Heme oxygenase-1 inducer hemin does not inhibit SARS-CoV-2 virus infection

Abstract

Antiviral agents with different mechanisms of action could induce synergistic effects against SARS-CoV-2 infection. Some reports suggest the therapeutic potential of the heme oxygenase-1 (HO-1) enzyme against virus infection. Given that hemin is a natural inducer of the HO-1 gene, the aim of this study was to develop an in vitro assay to analyze the antiviral potency of hemin against SARS-CoV-2 infection. A SARS-CoV-2 infectivity assay was conducted in Vero-E6 and Calu-3 epithelial cell lines. The antiviral effect of hemin, and chloroquine as a control, against SARS-CoV-2 virus infection was quantified by RT-qPCR using specific oligonucleotides for the N gene. Chloroquine induced a marked reduction of viral genome copies in kidney epithelial Vero-E6 cells but not in lung cancer Calu-3 cells. Hemin administration to the culture medium induced a high induction in the expression of the HO-1 gene that was stronger in Vero-E6 macaque-derived cells than in the human Calu-3 cell line. However, hemin treatment did not modify SARS-CoV-2 replication, as measured by viral genome quantification 48 h post-infection for Vero-E6 and 72 h post-infection for the Calu-3 lineages. In conclusion, although exposure to hemin induced strong HO-1 up-regulation, this effect was unable to inhibit or delay the progression of SARS-CoV-2 infection in two epithelial cell lines susceptible to infection.

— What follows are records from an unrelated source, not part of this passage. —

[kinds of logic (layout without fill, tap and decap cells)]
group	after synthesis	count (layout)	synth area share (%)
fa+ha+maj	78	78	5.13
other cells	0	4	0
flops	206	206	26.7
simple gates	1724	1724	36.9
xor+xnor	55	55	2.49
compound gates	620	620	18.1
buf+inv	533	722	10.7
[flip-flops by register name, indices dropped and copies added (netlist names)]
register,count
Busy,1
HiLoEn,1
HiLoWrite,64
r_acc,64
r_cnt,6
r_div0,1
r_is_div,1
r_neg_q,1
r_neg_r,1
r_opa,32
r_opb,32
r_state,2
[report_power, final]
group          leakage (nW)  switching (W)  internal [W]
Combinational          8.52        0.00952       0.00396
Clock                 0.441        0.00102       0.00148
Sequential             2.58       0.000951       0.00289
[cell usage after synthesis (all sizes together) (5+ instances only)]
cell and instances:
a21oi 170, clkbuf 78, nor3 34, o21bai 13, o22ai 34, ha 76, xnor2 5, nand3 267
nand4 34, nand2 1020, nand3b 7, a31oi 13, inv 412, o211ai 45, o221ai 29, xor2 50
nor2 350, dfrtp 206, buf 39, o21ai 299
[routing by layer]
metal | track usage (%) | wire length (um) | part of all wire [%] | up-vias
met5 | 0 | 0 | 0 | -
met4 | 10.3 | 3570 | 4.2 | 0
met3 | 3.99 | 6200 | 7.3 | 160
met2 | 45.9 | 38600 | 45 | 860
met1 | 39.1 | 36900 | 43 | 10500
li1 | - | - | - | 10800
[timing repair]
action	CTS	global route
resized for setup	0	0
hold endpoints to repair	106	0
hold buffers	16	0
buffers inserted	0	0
<file path="src/rtl/ps2_cmd_sequencer.sv">
// Host-to-device PS2 keyboard command sequencer: sends a command (and optional
// argument) through ps2_port, handles ACK/RESEND/timeout and splits the RX stream.
module ps2_cmd_sequencer #(
  parameter int unsigned MAX_RETRY  = 3,
  parameter int unsigned TIMEOUT_US = 20000,
  parameter int unsigned TOW        = 15
) (
  input  logic       clk6x,
  input  logic       resetn,
  input  logic       ck1us,
  input  logic [7:0] cmd_i,
  input  logic [7:0] arg_i,
  input  logic       has_arg_i,
  input  logic       cmd_v_i,
  output logic       cmd_busy_o,
  output logic [7:0] status_o,
  output logic       status_v_o,
  output logic [7:0] ptx_code_o,
  output logic       ptx_v_o,
  input  logic       pbusy_i,
  input  logic       ptx_acked_i,
  input  logic       ptx_errd_i,
  input  logic [7:0] prx_code_i,
  input  logic       prx_v_i,
  output logic [7:0] scan_code_o,
  output logic       scan_v_o
);

  localparam int unsigned RW = $clog2(MAX_RETRY + 2);
  localparam logic [TOW-1:0] TLIM = TOW'(TIMEOUT_US - 1);
  localparam logic [RW-1:0] RMAX = RW'(MAX_RETRY);
  localparam logic [7:0] CODE_ACK    = 8'hFA;
  localparam logic [7:0] CODE_RESEND = 8'hFE;
  localparam logic [7:0] CODE_TOUT   = 8'h00;

  typedef enum logic [2:0] {IDLE, SEND, WAIT_TX, WAIT_RESP, DONE} state_t;

  state_t         state, state_d;
  logic [7:0]     cmd_q, cmd_d, arg_q, arg_d, res_q, res_d;
  logic           has_arg_q, has_arg_d, sel_arg, sel_arg_d;
  logic [RW-1:0]  retry, retry_d;
  logic [TOW-1:0] tcnt, tcnt_d, tcnt_inc_c;
  logic           tout_c;
  logic           busy_d, status_v_d, ptx_v_d, scan_v_d;
  logic [7:0]     status_d, ptx_code_d, scan_code_d;

  // Saturating microsecond counter; expiry fires on the pulse that reaches TIMEOUT_US.
  assign tcnt_inc_c = (tcnt == '1) ? tcnt : tcnt + TOW'(1);
  assign tout_c     = ck1us && (tcnt >= TLIM);

  always_comb begin
    state_d     = state;
    cmd_d       = cmd_q;
    arg_d       = arg_q;
    has_arg_d   = has_arg_q;
    sel_arg_d   = sel_arg;
    retry_d     = retry;
    tcnt_d      = tcnt;
    res_d       = res_q;
    busy_d      = cmd_busy_o;
    status_d    = status_o;
    status_v_d  = 1'b0;
    ptx_code_d  = ptx_code_o;
    ptx_v_d     = 1'b0;
    scan_code_d = scan_code_o;
    scan_v_d    = 1'b0;

    // Responses are consumed only while a reply is awaited.
    if (prx_v_i && (state != WAIT_RESP)) begin
      scan_v_d    = 1'b1;
      scan_code_d = prx_code_i;
    end

    case (state)
      IDLE: begin
        if (cmd_v_i) begin
          cmd_d     = cmd_i;
          arg_d     = arg_i;
          has_arg_d = has_arg_i;
          sel_arg_d = 1'b0;
          retry_d   = '0;
          busy_d    = 1'b1;
          state_d   = SEND;
        end
      end
      SEND: begin
        if (!pbusy_i) begin
          ptx_v_d    = 1'b1;
          ptx_code_d = sel_arg ? arg_q : cmd_q;
          retry_d    = retry + RW'(1);
          tcnt_d     = '0;
          state_d    = WAIT_TX;
        end
      end
      WAIT_TX: begin
        if (ptx_acked_i) begin
          tcnt_d  = '0;
          state_d = WAIT_RESP;
        end else if (ptx_errd_i) begin
          if (retry < RMAX) begin
            state_d = SEND;
          end else begin
            res_d   = CODE_RESEND;
            state_d = DONE;
          end
        end else if (ck1us) begin
          tcnt_d = tcnt_inc_c;
          if (tout_c) begin
            res_d   = CODE_TOUT;
            state_d = DONE;
          end
        end
      end
      WAIT_RESP: begin
        if (prx_v_i) begin
          if (prx_code_i == CODE_ACK) begin
            if (!sel_arg && has_arg_q) begin
              sel_arg_d = 1'b1;
              retry_d   = '0;
              state_d   = SEND;
            end else begin
              res_d   = CODE_ACK;
              state_d = DONE;
            end
          end else if (prx_code_i == CODE_RESEND) begin
            if (retry < RMAX) begin
              state_d = SEND;
            end else begin
              res_d   = CODE_RESEND;
              state_d = DONE;
            end
          end else begin
            res_d   = prx_code_i;
            state_d = DONE;
          end
        end else if (ck1us) begin
          tcnt_d = tcnt_inc_c;
          if (tout_c) begin
            res_d   = CODE_TOUT;
            state_d = DONE;
          end
        end
      end
      DONE: begin
        status_d   = res_q;
        status_v_d = 1'b1;
        busy_d     = 1'b0;
        state_d    = IDLE;
      end
      default: state_d = IDLE;
    endcase
  end

  always_ff @(posedge clk6x or negedge resetn) begin
    if (!resetn) begin
      state       <= IDLE;
      cmd_q       <= '0;
      arg_q       <= '0;
      has_arg_q   <= 1'b0;
      sel_arg     <= 1'b0;
      retry       <= '0;
      tcnt        <= '0;
      res_q       <= '0;
      cmd_busy_o  <= 1'b0;
      status_o    <= '0;
      status_v_o  <= 1'b0;
      ptx_code_o  <= '0;
      ptx_v_o     <= 1'b0;
      scan_code_o <= '0;
      scan_v_o    <= 1'b0;
    end else begin
      state       <= state_d;
      cmd_q       <= cmd_d;
      arg_q       <= arg_d;
      has_arg_q   <= has_arg_d;
      sel_arg     <= sel_arg_d;
      retry       <= retry_d;
      tcnt        <= tcnt_d;
      res_q       <= res_d;
      cmd_busy_o  <= busy_d;
      status_o    <= status_d;
      status_v_o  <= status_v_d;
      ptx_code_o  <= ptx_code_d;
      ptx_v_o     <= ptx_v_d;
      scan_code_o <= scan_code_d;
      scan_v_o    <= scan_v_d;
    end
  end

endmodule
</file>
## src/rtl/pifo_pop_sched_pkg.sv

```systemverilog
// Shared constants and helpers for the PIFO pop-side scheduler.
package pifo_pop_sched_pkg;
  localparam int CNT_W         = 32;
  localparam int PRIORITY_BITS = 8;
  localparam int ELEMENT_BITS  = 16;
  localparam int DEF_DEPTH     = 4;
  localparam int DEF_BACKOFF   = 4;

  localparam logic [CNT_W-1:0] CNT_MAX = '1;

  function automatic logic [CNT_W-1:0] sat_inc(input logic [CNT_W-1:0] v);
    return (v == CNT_MAX) ? v : v + 1'b1;
  endfunction
endpackage

```

## src/rtl/pifo_pop_sched_if.sv

```systemverilog
// PIFO pop port: request from the scheduler, response one cycle later from the PIFO.
interface pifo_pop_sched_if
  import pifo_pop_sched_pkg::*;
#(
  parameter int BITPORT = 1,
  parameter int BITPRIO = PRIORITY_BITS,
  parameter int BITDATA = ELEMENT_BITS
);
  logic               pop_0;
  logic [BITPORT-1:0] oprt_0;
  logic               ovld_0;
  logic [BITPRIO-1:0] opri_0;
  logic [BITDATA-1:0] odout_0;

  modport master (output pop_0, oprt_0, input ovld_0, opri_0, odout_0);
  modport slave  (input pop_0, oprt_0, output ovld_0, opri_0, odout_0);
endinterface

```

## src/rtl/pifo_out_fifo.sv

```systemverilog
// Per-port circular output buffer; head is visible combinationally.
module pifo_out_fifo #(
  parameter int DEPTH = 4,
  parameter int W     = 8
) (
  input  logic                   clk,
  input  logic                   rst,
  input  logic                   i_wr,
  input  logic [W-1:0]           i_wdata,
  input  logic                   i_rd,
  output logic                   o_vld,
  output logic [W-1:0]           o_rdata,
  output logic [$clog2(DEPTH):0] o_occ
);
  localparam int AW = $clog2(DEPTH);

  logic [W-1:0]  r_mem [DEPTH];
  logic [AW-1:0] r_wptr, r_rptr;
  logic [AW:0]   r_occ;
  logic          w_rd;

  assign o_occ   = r_occ;
  assign o_vld   = (r_occ != '0);
  assign w_rd    = i_rd && o_vld;
  assign o_rdata = r_mem[r_rptr];

  always_ff @(posedge clk) begin
    if (i_wr && !rst) r_mem[r_wptr] <= i_wdata;
  end

  // Power-of-two depth: pointers wrap naturally.
  always_ff @(posedge clk) begin
    if (rst) begin
      r_wptr <= '0;
      r_rptr <= '0;
      r_occ  <= '0;
    end else begin
      if (i_wr) r_wptr <= r_wptr + 1'b1;
      if (w_rd) r_rptr <= r_rptr + 1'b1;
      if (i_wr && !w_rd)      r_occ <= r_occ + 1'b1;
      else if (!i_wr && w_rd) r_occ <= r_occ - 1'b1;
    end
  end
endmodule

```

## src/rtl/pifo_pop_sched.sv

```systemverilog
// Round-robin pop scheduler: issues credit-checked PIFO pops and steers responses
// into per-port output buffers, with per-port backoff after a miss.
module pifo_pop_sched
  import pifo_pop_sched_pkg::*;
#(
  parameter int NUMPORT = 2,
  parameter int BITPORT = 1,
  parameter int BITPRIO = PRIORITY_BITS,
  parameter int BITDATA = ELEMENT_BITS,
  parameter int DEPTH   = DEF_DEPTH,
  parameter int BACKOFF = DEF_BACKOFF
) (
  input  logic                       clk,
  input  logic                       rst,
  input  logic [NUMPORT-1:0]         port_en,
  pifo_pop_sched_if.master           pif,
  output logic [NUMPORT-1:0]         out_vld,
  input  logic [NUMPORT-1:0]         out_rdy,
  output logic [NUMPORT*BITPRIO-1:0] out_pri,
  output logic [NUMPORT*BITDATA-1:0] out_data,
  output logic [CNT_W-1:0]           pop_cnt,
  output logic [CNT_W-1:0]           miss_cnt,
  output logic                       err
);
  localparam int OCW = $clog2(DEPTH) + 1;
  localparam int BOW = $clog2(BACKOFF + 1);
  localparam int EW  = BITPRIO + BITDATA;

  logic [NUMPORT-1:0][OCW-1:0] w_occ;
  logic [NUMPORT-1:0][EW-1:0]  w_head;
  logic [NUMPORT-1:0][BOW-1:0] r_bo;
  logic [NUMPORT-1:0]          w_elig, w_wr;
  logic [BITPORT-1:0]          r_rr, r_prt, w_gnt;
  logic                        r_iss, w_any;

  // A pop in flight holds a slot so the buffer never overflows on its response.
  always_comb begin
    w_elig = '0;
    for (int p = 0; p < NUMPORT; p++)
      w_elig[p] = port_en[p] && (r_bo[p] == '0) &&
                  ((int'(w_occ[p]) + int'(r_iss && (r_prt == BITPORT'(p)))) < DEPTH);
  end

  always_comb begin
    w_any = 1'b0;
    w_gnt = '0;
    for (int k = 0; k < NUMPORT; k++) begin
      if (!w_any && w_elig[(int'(r_rr) + k) % NUMPORT]) begin
        w_any = 1'b1;
        w_gnt = BITPORT'((int'(r_rr) + k) % NUMPORT);
      end
    end
  end

  assign pif.pop_0  = w_any && !rst;
  assign pif.oprt_0 = pif.pop_0 ? w_gnt : '0;

  always_ff @(posedge clk) begin
    if (rst) begin
      r_iss    <= 1'b0;
      r_prt    <= '0;
      r_rr     <= '0;
      r_bo     <= '0;
      pop_cnt  <= '0;
      miss_cnt <= '0;
      err      <= 1'b0;
    end else begin
      r_iss <= pif.pop_0;
      r_prt <= pif.oprt_0;
      if (w_any) r_rr <= (int'(w_gnt) == NUMPORT - 1) ? '0 : w_gnt + 1'b1;
      for (int p = 0; p < NUMPORT; p++) begin
        if (r_iss && !pif.ovld_0 && (r_prt == BITPORT'(p))) r_bo[p] <= BOW'(BACKOFF);
        else if (r_bo[p] != '0)                              r_bo[p] <= r_bo[p] - 1'b1;
      end
      if (r_iss && pif.ovld_0)  pop_cnt  <= sat_inc(pop_cnt);
      if (r_iss && !pif.ovld_0) miss_cnt <= sat_inc(miss_cnt);
      if (!r_iss && pif.ovld_0) err      <= 1'b1;
    end
  end

  for (genvar p = 0; p < NUMPORT; p++) begin : g_port
    assign w_wr[p] = r_iss && pif.ovld_0 && (r_prt == BITPORT'(p));

    pifo_out_fifo #(.DEPTH(DEPTH), .W(EW)) u_fifo (
      .clk     (clk),
      .rst     (rst),
      .i_wr    (w_wr[p]),
      .i_wdata ({pif.opri_0, pif.odout_0}),
      .i_rd    (out_rdy[p]),
      .o_vld   (out_vld[p]),
      .o_rdata (w_head[p]),
      .o_occ   (w_occ[p])
    );

    assign out_pri[p*BITPRIO +: BITPRIO]  = w_head[p][BITDATA +: BITPRIO];
    assign out_data[p*BITDATA +: BITDATA] = w_head[p][BITDATA-1:0];
  end
endmodule

```

## src/flat_wrapper.sv

```systemverilog
// flat-port wrapper written by rule: the top's interface ports become plain ports
module pifo_pop_sched_flat import pifo_pop_sched_pkg::*;
#(
  parameter int NUMPORT = 2,
  parameter int BITPORT = 1,
  parameter int BITPRIO = PRIORITY_BITS,
  parameter int BITDATA = ELEMENT_BITS,
  parameter int DEPTH   = DEF_DEPTH,
  parameter int BACKOFF = DEF_BACKOFF
)
  (clk, rst, port_en, out_vld, out_rdy, out_pri, out_data, pop_cnt, miss_cnt, err, pif_pop_0, pif_oprt_0, pif_ovld_0, pif_opri_0, pif_odout_0);
  pifo_pop_sched_if #(.BITPORT(BITPORT), .BITPRIO(BITPRIO), .BITDATA(BITDATA)) pif_i ();
  input  logic clk;
  input  logic rst;
  input  logic [NUMPORT-1:0] port_en;
  output logic [NUMPORT-1:0] out_vld;
  input  logic [NUMPORT-1:0] out_rdy;
  output logic [NUMPORT*BITPRIO-1:0] out_pri;
  output logic [NUMPORT*BITDATA-1:0] out_data;
  output logic [CNT_W-1:0] pop_cnt;
  output logic [CNT_W-1:0] miss_cnt;
  output logic err;
  output wire logic [$bits(pif_i.pop_0)-1:0] pif_pop_0;
  output wire logic [$bits(pif_i.oprt_0)-1:0] pif_oprt_0;
  input wire logic [$bits(pif_i.ovld_0)-1:0] pif_ovld_0;
  input wire logic [$bits(pif_i.opri_0)-1:0] pif_opri_0;
  input wire logic [$bits(pif_i.odout_0)-1:0] pif_odout_0;
  assign pif_pop_0 = pif_i.pop_0;
  assign pif_oprt_0 = pif_i.oprt_0;
  assign pif_i.ovld_0 = pif_ovld_0;
  assign pif_i.opri_0 = pif_opri_0;
  assign pif_i.odout_0 = pif_odout_0;
  pifo_pop_sched #(.NUMPORT(NUMPORT), .BITPORT(BITPORT), .BITPRIO(BITPRIO), .BITDATA(BITDATA), .DEPTH(DEPTH), .BACKOFF(BACKOFF)) u_core (.clk(clk), .rst(rst), .port_en(port_en), .pif(pif_i), .out_vld(out_vld), .out_rdy(out_rdy), .out_pri(out_pri), .out_data(out_data), .pop_cnt(pop_cnt), .miss_cnt(miss_cnt), .err(err));
endmodule
```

Keywords: Antiviral effect; Heme oxygenase-1 induction; Hemin; SARS-CoV-2 infection.

Graphical abstract

Fig. 1

Effects of hemin administration on rate limiting enzymes of heme synthesis and catabolism. A) Regulation of heme synthesis and potential antiviral effect of hemin administration. The first and rate limiting step in heme synthesis is the conversion of glycine and succinyl-coenzyme A to form δ-aminolevulinic acid (ALA), catalyzed by ALA synthase-1 (ALAS1). Heme oxygenase-1 (HO-1) is the inducible isoform of HO responsible for the oxidative cleavage of heme groups to yield carbon monoxide (CO) and biliverdin, which is subsequently reduced to bilirubin by the cytosolic biliverdin reductase enzyme. CO is a strong vasodilatory, anti-inflammatory and immunomodulatory agent and both biliverdin reductase B and bilirubin are efficient scavengers of Reactive Oxygen Species (ROS) and reduce the formation of peroxidation products. Fold-change expression of HO-1 in B) Vero-E6 and C) Calu-3 cell lines was measured after exposure to 64.4 µM of hemin. Immunoblot analyses of HO-1 protein levels in D) Vero-E6 and E) Calu-3 cell lines treated with two hemin concentrations (21.5 μM and 64.4 μM) for 48 h. F) Fold change of ALAS1 expression after hemin exposure. Results were plotted as mean ± SD from three experiments. *** p < 0.001 vs untreated control condition.

Fig. 2

Hemin did not inhibit SARS-CoV-2 infection in Vero-E6 and Calu-3 cell lines. A) Quantification of SARS-CoV-2 genomes determined by RT-qPCR of supernatants collected at 48 h for Vero-E6 cells or at 72 h for Calu-3 cells in the absence (untreated control) or presence of hemin (64.4 µM) added 24 h before infection (hemin pre-treatment) or at the same time as infection (hemin). B) A similar study was performed using chloroquine (10 µM). In all conditions, the drug was maintained during the incubation period and the medium changed every 24 h. Pre-treat: pre-treatment. CQ: chloroquine. Results were plotted as mean ± SD (one representative experiment is shown of at least two with similar results). *** p < 0.001 vs untreated control condition.